Saved entries:
[Start of Attachment]

Context: an optimization exercise on an open-source flow, tuned for small area, a short achievable clock period and few clock cycles per item. The choices shown serve that exercise and are no tape-out recipe. In this exercise RTL edits were held to simulation tests only and were not proved equivalent to the original.

Design matvec_engine, start of the top module:
module matvec_engine
#(
  parameter int DATA_WIDTH = 16,
  parameter int FRAC_BITS  = 8,
  parameter int ROWS       = 4,
  parameter int COLS       = 4
) (
  input  logic                                     clk,
  input  logic                                     rst_n,
  input  logic                                     in_valid,
  output logic                                     in_ready,
  input  logic [1:0]                               mode,
  input  logic [ROWS-1:0][COLS-1:0][DATA_WIDTH-1:0] mat,
  input  logic [COLS-1:0][DATA_WIDTH-1:0]          vec,
  input  logic [ROWS-1:0][DATA_WIDTH-1:0]          bias,
  input  logic                                     abort,
  output logic [ROWS-1:0][DATA_WIDTH-1:0]          out,
  output logic [ROWS-1:0]                          out_sat,
  output logic                                     out_valid,
  input  logic                                     out_ready,
  output logic                                     busy
);
Size: about 10000 cells after synthesis, about 460 I/O pins, about 120000 um2 of cells after synthesis.
Settings: LEC_CHECK=0, CAP_MARGIN=20, CORE_MARGIN=2, CORE_UTILIZATION=40, SLEW_MARGIN=20; clock period 11.0 ns.
standard.sh (not shown) runs the stock make flow with config.mk's settings and CLKGATE_MAP_FILE= SYNTH_SCRIPT=/design/flow/synth_recipe.tcl, a recipe that flattens the netlist after the stock synthesis.
==> flow/flow/run.sh <==
#!/bin/bash
# Own layout flow: the standard synthesis; then fapol.py re-polarises the
# full adders (removing the inverters synthesis leaves between adder cells);
# then the standard layout of that netlist, with plain buffers (instead of
# delay buffers) on the ports. Each tool logs to its own file here.
set -euo pipefail
R=orfs/results/${FLOW_PLATFORM}/matvec_engine/base
bash standard.sh synth > synth.log 2>&1
cp "$R/1_2_yosys.v" "$R/1_2_yosys_std.v"
python3 flow/fapol.py "$R/1_2_yosys_std.v" "$R/1_2_yosys.v" > fapol.log 2>&1
bash standard.sh "BUFFER_PORTS_ARGS=-buffer_cell sky130_fd_sc_hd__buf_1" SETUP_SLACK_MARGIN=6 finish > layout.log 2>&1
==> flow/flow/fapol.py <==
#!/usr/bin/env python3
"""Re-choose the polarity of full-adder cells in a flat gate netlist.

A full adder is self-dual: FA(~a,~b,~c) = (~sum, ~cout). Synthesis leaves
inverters between adders of a carry-save tree; this script removes every
inverter, chooses for each fa cell whether it works on true or complemented
signals so that as few nets as possible need a complement, and adds one
inverter per net whose complement is still needed.

usage: fapol.py IN.v OUT.v
"""
import re
import sys
import random

src = open(sys.argv[1]).read()
m = re.search(r'^\s*sky130_fd_sc_hd__\w+\s', src, re.M)
head, body = src[:m.start()], src[m.start():]
end = body.rindex('endmodule')
body, tail = body[:end], body[end:]

inst_re = re.compile(r'\s*(sky130_fd_sc_hd__\w+)\s+(\\\S+ |\S+)\s*\((.*?)\);\n', re.S)
pin_re = re.compile(r'\.(\w+)\(\s*(\\\S+ |[^()\s]+)\s*\)')
cells = []
pos = 0
for mm in inst_re.finditer(body):
    assert mm.start() == pos, body[pos:pos + 200]
    pos = mm.end()
    pins = [(p, n.strip() if not n.startswith('\\') else n) for p, n in pin_re.findall(mm.group(3))]
    cells.append([mm.group(1), mm.group(2), pins])
assert body[pos:].strip() == '', body[pos:pos + 200]

OUTP = {'X', 'Y', 'Q', 'Q_N', 'COUT', 'SUM', 'HI', 'LO'}
isinv = lambda t: re.match(r'sky130_fd_sc_hd__(clk)?inv_\d+$', t) is not None
isfa = lambda t: re.match(r'sky130_fd_sc_hd__fa_\d+$', t) is not None

ports = set()
for d, rng, names in re.findall(r'^\s*(input|output|inout)\s*(\[[^\]]*\])?\s*([^;]+);', head, re.M):
    for n in names.split(','):
        n = n.strip()
        if rng:
            hi, lo = map(int, rng[1:-1].split(':'))
            for i in range(min(hi, lo), max(hi, lo) + 1):
                ports.add(f"{n}[{i}]")
        ports.add(n)

inv_of = {}   # inverter output net -> input net
for t, n, pins in cells:
    if isinv(t):
        d = dict(pins)
        if d['Y'] not in ports:
            inv_of[d['Y']] = d['A']


def lit(net):
    p = 0
    while net in inv_of:
        net = inv_of[net]
        p ^= 1
    return net, p


fas = [i for i, c in enumerate(cells) if isfa(c[0])]
fa_out = {}   # net -> fa index driving it
for i in fas:
    for p, n in cells[i][2]:
        if p in OUTP:
            fa_out[n] = i
flip = {i: 0 for i in fas}

# loads: list of (cell index, pin, base net, pol) for every input pin of a kept cell
loads = []
for ci, (t, n, pins) in enumerate(cells):
    if isinv(t) and dict(pins)['Y'] in inv_of:
        continue
    for p, net in pins:
        if p in OUTP:
            continue
        b, pol = lit(net)
        loads.append((ci, p, b, pol))
net_loads = {}
for li, (ci, p, b, pol) in enumerate(loads):
    net_loads.setdefault(b, []).append(li)
cell_loads = {}
for li, (ci, p, b, pol) in enumerate(loads):
    cell_loads.setdefault(ci, []).append(li)


def need(li):
    ci, p, b, pol = loads[li]
    ph = flip.get(fa_out.get(b, -1), 0)
    return pol ^ ph ^ (flip[ci] if ci in flip else 0)


def net_cost(b):
    return 1 if any(need(li) for li in net_loads.get(b, [])) else 0


def local_cost(i):
    nets = set(loads[li][2] for li in cell_loads.get(i, []))
    for p, n in cells[i][2]:
        if p in OUTP:
            nets.add(n)
    return sum(net_cost(b) for b in nets), nets


def total():
    return sum(net_cost(b) for b in net_loads)


# output ports driven by a net: the port net itself is the base net, so a
# flipped driver would need an inverter; model ports as loads with pol 0
for pn in ports:
    if pn in fa_out:
        pass  # handled: a port net's value is read via its own name below

before = total()
# decide flips in reverse topological order: each fa takes the polarity its
# (already decided) loads prefer; xor2/xnor2 drivers can swap for free
XSWAP = {'sky130_fd_sc_hd__xor2_1': ('sky130_fd_sc_hd__xnor2_1', 'Y'),
         'sky130_fd_sc_hd__xnor2_1': ('sky130_fd_sc_hd__xor2_1', 'X')}
xdrv = {}
for ci, (t, n, pins) in enumerate(cells):
    if t in XSWAP:
        for p, net in pins:
            if p in OUTP and net not in ports:
                xdrv[net] = ci
                flip[ci] = 0
drv_of = dict(fa_out)
drv_of.update(xdrv)
# graph edges: driver cell -> load cell (through base nets)
succ = {}
for li, (ci, p, b, pol) in enumerate(loads):
    d = drv_of.get(b)
    if d is not None:
        succ.setdefault(d, set()).add(ci)
order = []
seen = set()
import sys as _s
_s.setrecursionlimit(100000)
def dfs(u):
    seen.add(u)
    for v in succ.get(u, ()):
        if v not in seen:
            dfs(v)
    order.append(u)
for u in list(flip):
    if u not in seen:
        dfs(u)
# order: sinks first (post-order)
def out_nets(i):
    return [n for p, n in cells[i][2] if p in OUTP]
def ph_of(b):
    d = drv_of.get(b, -1)
    return flip.get(d, 0)
def need2(li):
    ci, p, b, pol = loads[li]
    lf = flip[ci] if (ci in flip and isfa(cells[ci][0])) else 0
    return pol ^ ph_of(b) ^ lf
need = need2
for i in order:
    if i not in flip:
        continue
    if any(n in ports for n in out_nets(i)):
        continue
    best = None
    for f in (0, 1):
        flip[i] = f
        c = 0
        for n in out_nets(i):
            c += 1 if any(need2(li) for li in net_loads.get(n, [])) else 0
        if best is None or c < best[0]:
            best = (c, f)
    flip[i] = best[1]
after = sum(1 if any(need2(li) for li in net_loads.get(b, [])) else 0 for b in net_loads)

# rewrite: drop removed inverters, reconnect loads, add one inverter per net
new_inv = {}
out_cells = []
for ci, (t, n, pins) in enumerate(cells):
    if isinv(t) and dict(pins)['Y'] in inv_of:
        continue
    np = []
    for p, net in pins:
        if p in OUTP:
            np.append((p, net))
            continue
        b, pol = lit(net)
        want = pol ^ ph_of(b) ^ (flip[ci] if (ci in flip and isfa(t)) else 0)
        if want:
            if b not in new_inv:
                new_inv[b] = f"_fapol_n{len(new_inv)}_"
            np.append((p, new_inv[b]))
        else:
            np.append((p, b))
    if ci in xdrv.values() and flip.get(ci):
        t2, op = XSWAP[t]
        np = [(op if p in OUTP else p, net) for p, net in np]
        t = t2
    out_cells.append((t, n, np))
for b, nn in new_inv.items():
    out_cells.append(('sky130_fd_sc_hd__inv_1', f"_fapol_i{nn[7:]}", [('A', b), ('Y', nn)]))

# nets that were inverter outputs and are now undriven must not be read
used = set(net for t, n, pins in out_cells for p, net in pins)
with open(sys.argv[2], 'w') as f:
    f.write(head)
    for nn in new_inv.values():
        f.write(f"  wire {nn};\n")
    for t, n, pins in out_cells:
        f.write(f"  {t} {n} (\n")
        f.write(",\n".join(f"    .{p}({net})" for p, net in pins))
        f.write("\n  );\n")
    f.write(tail)
ninv0 = sum(1 for c in cells if isinv(c[0]))
ninv1 = sum(1 for c in out_cells if isinv(c[0]))
nflip = sum(flip.values())
nx = sum(1 for i in xdrv.values() if flip.get(i))
print(f"fapol: {len(fas)} fa cells, {nflip} flipped ({nx} xor/xnor swapped); inverters {ninv0} -> {ninv1} (nets needing complement {before} -> {after})", file=sys.stderr)
The first run finished clean.
Testbench counts at the start, summed over its fixed seeds: cycles 824, items 800.
From an optimization exercise on the open Yosys and OpenROAD flow, aimed at small area; shortcuts taken in it are not production practice.
Only simulation tests tie the RTL to the original design; equivalence was not proved.
Power is estimated from default activity; no workload was simulated.

## radio_frontend_top
module radio_frontend_top
(
   input  logic          radio_clk,
   input  logic          i_reset,
   input  logic [40:0]   i_set,        
   input  logic          i_rb_stb,
   input  logic [7:0]    i_rb_addr,
   input  logic          i_run_rx,
   input  logic          i_run_tx,
   input  logic          i_rx_stb,
   input  logic [31:0]   i_rx_data,    
   input  logic          i_tx_stb,
   input  logic [31:0]   i_tx_data,
   input  logic [31:0]   i_db_gpio_in,
   input  logic [31:0]   i_misc_in,
   output logic          o_rb_valid,
   output logic [31:0]   o_rb_data,
   output logic [1:0]    o_rx_stb,
   output logic [63:0]   o_rx_data,
   output logic [0:0]    o_tx_stb,
   output logic [31:0]   o_tx_data,
   output logic [31:0]   o_db_gpio_out,
   output logic [31:0]   o_db_gpio_ddr,
   output logic [2:0]    o_radio_led,
   output logic [31:0]   o_misc_out
);
   wire        set_stb  = i_set[40];
   wire [7:0]  set_addr = i_set[39:32];
   wire [31:0] set_data = i_set[31:0];
   wire hit_db = (set_addr[7:3] == 5'b10100) & ~(set_addr[2] & set_addr[1]);
   wire hit_fe = (set_addr[7:6] == 2'b11) & (set_addr[3:0] == 4'd0) & (set_addr[5:4] != 2'd0);
   logic [31:0] pend_data;
   logic [2:0]  pend_idx;     
   logic        pend_db, pend_fe;
   always_ff @(posedge radio_clk)
   begin
      pend_data <= set_data;
      pend_idx  <= {set_addr[2],
                    set_addr[1] | (set_addr[6] & set_addr[5]),
                    set_addr[0] | (set_addr[6] & set_addr[4])};
      if (i_reset)
      begin
         pend_db <= 1'b0;
         pend_fe <= 1'b0;
      end
      else
      begin
         pend_db <= set_stb & hit_db;
         pend_fe <= set_stb & hit_fe;
      end
   end
   wire we_idle = pend_db & (pend_idx == 3'd0);
   wire we_rx   = pend_db & (pend_idx == 3'd1);
   wire we_tx   = pend_db & (pend_idx == 3'd2);
   wire we_fdx  = pend_db & (pend_idx == 3'd3);
   wire we_ddr  = pend_db & (pend_idx == 3'd4);
   wire we_misc = pend_db & (pend_idx == 3'd5);
   wire we_rx0  = pend_fe & (pend_idx[1:0] == 2'd2);
  ...
Size: roughly 420 I/O pins, about 0.014 mm^2 of cells after synthesis.
clock: 5.0 ns
lec_check: 0
cap_margin: 20
core_margin: 2
core_utilization: 60
slew_margin: 20
standard.sh (not shown) runs the stock make flow with config.mk's settings and CLKGATE_MAP_FILE= SYNTH_SCRIPT=/design/flow/synth_recipe.tcl, a recipe that flattens the netlist after the stock synthesis.
==> flow/flow/run.sh <==
#!/bin/bash
set -euo pipefail
LIB=$FLOW_HOME/platforms/sky130hd/lib/sky130_fd_sc_hd__tt_025C_1v80.lib
RES=orfs/results/sky130hd/radio_frontend_top/base
CONE_DELAY=${CONE_DELAY:-1600}
SEEDS=${SEEDS:-1 2 3 4 5 6 7 8}
export BUFFER_PORTS_ARGS="-buffer_cell sky130_fd_sc_hd__buf_1"
export CTS_ARGS="-sink_clustering_enable -repair_clock_nets -dont_use_dummy_load -buf_list sky130_fd_sc_hd__clkbuf_8 -sink_clustering_size 16 -sink_clustering_max_diameter 60"

bash standard.sh synth > log_standard_synth.log 2>&1

mkdir -p models alt
python3 flow/mkmodels.py $LIB models/comb.v models/seq.v > log_mkmodels.log 2>&1
cp $RES/1_2_yosys.v alt/standard.v
python3 flow/tagq.py alt/standard.v alt/standard_tagged.v > log_tagq_standard.log 2>&1

# alt_synth.tcl: synth_recipe.tcl with the ABC hook sourced first
{ echo "source $PWD/flow/abc_hook.tcl"; cat synth_recipe.tcl; } > alt/alt_synth.tcl

pids=()
for seed in $SEEDS; do
  sed "s/SEED/$seed/" flow/area.abc > alt/area_s$seed.abc
  sed -e "s/SEED/$seed/" -e "s/DELAY/$CONE_DELAY/" flow/cone.abc > alt/cone_s$seed.abc
  sed -e "s#WORK_HOME=\([^ ]*\)/orfs #WORK_HOME=\1/orfs_alt$seed #" \
      -e "s#SYNTH_SCRIPT=[^ ]*#SYNTH_SCRIPT=$PWD/alt/alt_synth.tcl#" standard.sh > alt/synth_s$seed.sh
  ( ALT_ABC_SCRIPT=$PWD/alt/area_s$seed.abc ALT_CONE_SCRIPT=$PWD/alt/cone_s$seed.abc \
      bash alt/synth_s$seed.sh synth > log_alt_synth_s$seed.log 2>&1 || true ) &
  pids+=($!)
  # at most NUM_CORES syntheses at a time
  if (( ${#pids[@]} >= ${NUM_CORES:-4} )); then wait "${pids[@]}" || true; pids=(); fi
done
if (( ${#pids[@]} )); then wait "${pids[@]}" || true; fi

best=""; best_area=""
for seed in $SEEDS; do
  f=orfs_alt$seed/results/sky130hd/radio_frontend_top/base/1_2_yosys.v
  st=orfs_alt$seed/reports/sky130hd/radio_frontend_top/base/synth_stat.txt
  [[ -s $f && -s $st ]] || { echo "seed $seed: no netlist" >> log_alt_summary.log; continue; }
  if ! python3 flow/regs.py alt/standard.v $f > log_regs_s$seed.log 2>&1; then
    echo "seed $seed: registers differ, dropped" >> log_alt_summary.log; continue
  fi
  python3 flow/tagq.py $f alt/tagged_s$seed.v > log_tagq_s$seed.log 2>&1
  sed -e "s#GOLD#alt/standard_tagged.v#" -e "s#GATE#alt/tagged_s$seed.v#" flow/eq.ys > alt/eq_s$seed.ys
  if yosys -s alt/eq_s$seed.ys > log_eq_s$seed.log 2>&1; then
    a=$(grep "Chip area" $st | head -1 | awk '{print $NF}')
    echo "seed $seed: area $a, same registers, equivalent" >> log_alt_summary.log
    if [[ -z "$best" ]] || awk "BEGIN{exit !($a < $best_area)}"; then best=$f; best_area=$a; fi
  else
    echo "seed $seed: NOT equivalent, dropped" >> log_alt_summary.log
  fi
done

if [[ -n "$best" ]]; then
  echo "using $best ($best_area)" >> log_alt_summary.log
  cp alt/standard.v $RES/1_2_yosys.standard.v
  cp $best $RES/1_2_yosys.v
  rm -f $RES/1_synth.odb $RES/1_synth.sdc
else
  echo "keeping the standard netlist" >> log_alt_summary.log
fi

bash standard.sh > log_standard_flow.log 2>&1
Other scripts of this flow, unchanged in this note and not shown: flow/flow/abc_hook.tcl, flow/flow/area.abc, flow/flow/cone.abc, flow/flow/dont_use.txt, flow/flow/eq.ys, flow/flow/flops.v, flow/flow/mkmodels.py, flow/flow/regs.py, flow/flow/tagq.py
The starting point completed without violations.
Then changed:
Settings changed: CORE_UTILIZATION 60 to 40.
Effect:
- The new run finished clean
- sequential share of layout area goes down by 0.89 points
- area after synthesis does not change
- register-to-register slack barely changes
- final area goes up slightly
- non-clock buffer count goes up by 2
- setup slack is better by 0.094 ns
- routed wire length goes up by a little under a tenth
- utilization goes down by 23 points

The RTL this note starts from:
==> flow/design.v <==
package radio_pkg;
   localparam int SAMPLE_W = 32;                   
   localparam int IQ_W     = SAMPLE_W / 2;         
   localparam int SET_W    = 41;                   
   localparam int FE_W     = 3;                    
   localparam int ATR_W    = 160;                  
   localparam logic [IQ_W-1:0] IQ_MIN = {1'b1, {(IQ_W-1){1'b0}}};
   localparam logic [IQ_W-1:0] IQ_MAX = {1'b0, {(IQ_W-1){1'b1}}};
   localparam logic [7:0] SR_DB_BASE        = 8'd160;
   localparam logic [7:0] SR_GPIO_IDLE      = SR_DB_BASE + 8'd0;
   localparam logic [7:0] SR_GPIO_RX        = SR_DB_BASE + 8'd1;
   localparam logic [7:0] SR_GPIO_TX        = SR_DB_BASE + 8'd2;
   localparam logic [7:0] SR_GPIO_FDX       = SR_DB_BASE + 8'd3;
   localparam logic [7:0] SR_GPIO_DDR       = SR_DB_BASE + 8'd4;
   localparam logic [7:0] SR_MISC_OUT       = SR_DB_BASE + 8'd5;
   localparam logic [7:0] SR_TX_FE_BASE     = 8'd208;
   localparam logic [7:0] SR_RX_FE_BASE     = 8'd224;
   localparam logic [7:0] SR_FE_CHAN_OFFSET = 8'd16;    
   localparam logic [7:0] RB_DB_BASE  = 8'd16;
   localparam logic [7:0] RB_GPIO_IN  = RB_DB_BASE + 8'd0;
   localparam logic [7:0] RB_MISC_IN  = RB_DB_BASE + 8'd1;
   localparam logic [7:0] RB_MISC_OUT = RB_DB_BASE + 8'd2;
endpackage
import radio_pkg::*;
module radio_frontend_top
(
   input  logic          radio_clk,
   input  logic          i_reset,
   input  logic [40:0]   i_set,        
   input  logic          i_rb_stb,
   input  logic [7:0]    i_rb_addr,
   input  logic          i_run_rx,
   input  logic          i_run_tx,
   input  logic          i_rx_stb,
   input  logic [31:0]   i_rx_data,    
   input  logic          i_tx_stb,
   input  logic [31:0]   i_tx_data,
   input  logic [31:0]   i_db_gpio_in,
   input  logic [31:0]   i_misc_in,
   output logic          o_rb_valid,
   output logic [31:0]   o_rb_data,
   output logic [1:0]    o_rx_stb,
   output logic [63:0]   o_rx_data,
   output logic [0:0]    o_tx_stb,
   output logic [31:0]   o_tx_data,
   output logic [31:0]   o_db_gpio_out,
   output logic [31:0]   o_db_gpio_ddr,
   output logic [2:0]    o_radio_led,
   output logic [31:0]   o_misc_out
);
   wire        set_stb  = i_set[40];
   wire [7:0]  set_addr = i_set[39:32];
   wire [31:0] set_data = i_set[31:0];
   wire hit_db = (set_addr[7:3] == 5'b10100) & ~(set_addr[2] & set_addr[1]);
   wire hit_fe = (set_addr[7:6] == 2'b11) & (set_addr[3:0] == 4'd0) & (set_addr[5:4] != 2'd0);
   logic [31:0] pend_data;
   logic [2:0]  pend_idx;     
   logic        pend_db, pend_fe;
   always_ff @(posedge radio_clk)
   begin
      pend_data <= set_data;
      pend_idx  <= {set_addr[2],
                    set_addr[1] | (set_addr[6] & set_addr[5]),
                    set_addr[0] | (set_addr[6] & set_addr[4])};
      if (i_reset)
      begin
         pend_db <= 1'b0;
         pend_fe <= 1'b0;
      end
      else
      begin
         pend_db <= set_stb & hit_db;
         pend_fe <= set_stb & hit_fe;
      end
   end
   wire [31:0] wdata = i_reset ? 32'd0 : pend_data;
   wire we_idle = pend_db & (pend_idx == 3'd0);
   wire we_rx   = pend_db & (pend_idx == 3'd1);
   wire we_tx   = pend_db & (pend_idx == 3'd2);
   wire we_fdx  = pend_db & (pend_idx == 3'd3);
   wire we_ddr  = pend_db & (pend_idx == 3'd4);
   wire we_misc = pend_db & (pend_idx == 3'd5);
   wire we_txfe = pend_fe & (pend_idx[1:0] == 2'd1);
   wire we_rx0  = pend_fe & (pend_idx[1:0] == 2'd2);
   wire we_rx1  = pend_fe & (pend_idx[1:0] == 2'd3);
   logic [31:0] atr_idle, atr_rx, atr_tx, atr_fdx, ddr, misc;
   logic [2:0]  fe_tx, fe_rx0, fe_rx1;
   always_ff @(posedge radio_clk)
   begin
      if (i_reset | we_idle) atr_idle <= wdata;
      if (i_reset | we_rx)   atr_rx   <= wdata;
      if (i_reset | we_tx)   atr_tx   <= wdata;
      if (i_reset | we_fdx)  atr_fdx  <= wdata;
      if (i_reset | we_ddr)  ddr      <= wdata;
      if (i_reset | we_misc) misc     <= wdata;
      if (i_reset | we_txfe) fe_tx    <= wdata[2:0];
      if (i_reset | we_rx0)  fe_rx0   <= wdata[2:0];
      if (i_reset | we_rx1)  fe_rx1   <= wdata[2:0];
   end
   logic run_rx_r, run_tx_r;
   always_ff @(posedge radio_clk)
   begin
      if (i_reset)
      begin
         run_rx_r <= 1'b0;
         run_tx_r <= 1'b0;
      end
      else
      begin
         run_rx_r <= i_run_rx;
         run_tx_r <= i_run_tx;
      end
   end
   always_comb
   begin
      case ({run_tx_r, run_rx_r})
         2'b00:   o_db_gpio_out = atr_idle;
         2'b01:   o_db_gpio_out = atr_rx;
         2'b10:   o_db_gpio_out = atr_tx;
         default: o_db_gpio_out = atr_fdx;
      endcase
   end
   assign o_db_gpio_ddr = ddr;
   assign o_misc_out    = misc;
   assign o_radio_led   = {run_rx_r & ~run_tx_r, run_tx_r, run_rx_r};
   logic [31:0] gpio_s, misc_s;
   wire [31:0] misc_now = we_misc ? pend_data : misc;
   always_ff @(posedge radio_clk)
   begin
      gpio_s <= i_db_gpio_in;
      misc_s <= i_misc_in;
      o_rb_valid <= i_rb_stb & ~i_reset;
      case (i_rb_addr)
         RB_GPIO_IN:  o_rb_data <= gpio_s;
         RB_MISC_IN:  o_rb_data <= misc_s;
         RB_MISC_OUT: o_rb_data <= misc_now;
         default:     o_rb_data <= '0;
      endcase
   end
   function automatic logic [15:0] cneg(input logic [15:0] x, input logic n);
      if (!n)
         cneg = x;
      else if (x == IQ_MIN)
         cneg = IQ_MAX;
      else
         cneg = -x;
   endfunction
   function automatic logic [31:0] correct(input logic [31:0] w, input logic [2:0] c);
      logic [15:0] si, sq;
      si = c[2] ? w[15:0] : w[31:16];
      sq = c[2] ? w[31:16] : w[15:0];
      correct = {cneg(si, c[1]), cneg(sq, c[0])};
   endfunction
   logic [31:0] rx_r, tx_r;
   logic        rx_stb_r, tx_stb_r;
   always_ff @(posedge radio_clk)
   begin
      rx_r <= i_rx_data;
      tx_r <= i_tx_data;
      rx_stb_r <= i_rx_stb & ~i_reset;
      tx_stb_r <= i_tx_stb & ~i_reset;
   end
   assign o_rx_stb  = {2{rx_stb_r}};
   assign o_tx_stb  = tx_stb_r;
   assign o_rx_data = {correct(rx_r, fe_rx1), correct(rx_r, fe_rx0)};
   assign o_tx_data = correct(tx_r, fe_tx);
endmodule
export LEC_CHECK = 0
export CAP_MARGIN = 20
export CORE_MARGIN = 2
export CORE_UTILIZATION = 40
export SLEW_MARGIN = 20
create_clock -name core_clock -period 5.0 [get_ports {radio_clk}]
==> flow/flow/run.sh <==
#!/bin/bash
# Standard layout with two changes:
#  - port buffers made from the smallest plain buffer (buf_1) instead of the
#    delay buffer buffer_ports picks by default;
#  - clock tree built from clkbuf_8 with larger sink clusters and no dummy
#    loads, instead of clkbuf_16 everywhere.
set -euo pipefail
export BUFFER_PORTS_ARGS="-buffer_cell sky130_fd_sc_hd__buf_1"
export CTS_ARGS="-sink_clustering_enable -repair_clock_nets -dont_use_dummy_load -buf_list sky130_fd_sc_hd__clkbuf_8 -sink_clustering_size 20 -sink_clustering_max_diameter 60"
bash standard.sh > standard_flow.log 2>&1
The baseline went through all stages and came out clean.
Edit:
==> flow/flow/run.sh (replaced) <==
#!/bin/bash
# Standard layout, with the port buffers made from the smallest plain buffer
# (buf_1) instead of the delay buffer buffer_ports picks by default.
set -euo pipefail
export BUFFER_PORTS_ARGS="-buffer_cell sky130_fd_sc_hd__buf_1"
bash standard.sh > standard_flow.log 2>&1
Outcome: Core utilization came out higher by 2.2 points; combinational power stays flat; critical path depth stays the same; worst setup slack loses 0.016 ns; routed wire length rises slightly; area after synthesis stays the same; sequential share of layout area fell by 2.3 points; non-clock buffer count stays the same; cell area is higher by a few percent; fmax is lower slightly; count of clock-buffer cells in the layout rises by 30.
Edit:
==> flow/run.sh (new file) <==
#!/bin/bash
# synth_recipe.tcl (not shown) runs the flow's synth.tcl, then flattens the netlist and writes it again
# the make line also repeats each setting of config.mk as NAME=value (left out here)
make -C /OpenROAD-flow-scripts/flow DESIGN_CONFIG=/design/flow/config.mk WORK_HOME=/design/flow/orfs CLKGATE_MAP_FILE= SYNTH_SCRIPT=/design/flow/synth_recipe.tcl finish
removed: flow/flow/run.sh
removed: flow/standard.sh
After rerunning:
- The changed run passed the timing, DRC and antenna checks
- total power goes up by a little under a tenth
- register-to-register slack gains 0.04 ns
- synthesized area does not change
- cell area is higher by roughly a tenth
- core utilization grows by 6.7 points
- sequential share of layout area fell by 6.0 points

## afterwards: timing with drivers on the ports
In the flow no input, the clock included, has a driving cell. The finished layouts below were timed again as built, in two steps. Step 1, drivers: a clkbuf_16 drives radio_clk and a buf_2 each remaining input, both assumed. Step 2, shift: input delay + t, output delay - t, t = (earliest + latest rising clock arrival at the registers) / 2. This alone moves slack from input paths to output paths. Three values: ideal, step 1, step 2; two values: the first two.
| run | shift t [ns] | slack for setup (ns) | worst setup path after step 2 | clock arrival spread, ns | worst data-port slew with drivers (ns) |
|---|---|---|---|---|---|
| the first run of note 1 | 0.627 | 0.509 / 0.466 / 1.093 | register to output | 0.048 / 0.048 | 0.07 |
| the second run of note 1 | 0.576 | 0.603 / 0.558 / 1.133 | register to output | 0.083 / 0.083 | 0.08 |
| the first run of note 2 | 0.623 | 0.584 / 0.534 / 1.157 | register to output | 0.096 / 0.097 | 0.09 |
| the second run of note 2 | 0.607 | 0.568 / 0.514 / 1.121 | register to output | 0.010 / 0.010 | 0.08 |
| the third run of note 2 | 0.631 | 0.304 / 0.248 / 0.879 | register to output | 0.036 / 0.036 | 0.10 |
After both steps setup and hold are still met in every run listed.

[End of Attachment]

Problem to work on: Above are some records. Count the lines among them with the word "regs", and answer with the number only.

Expected output: 2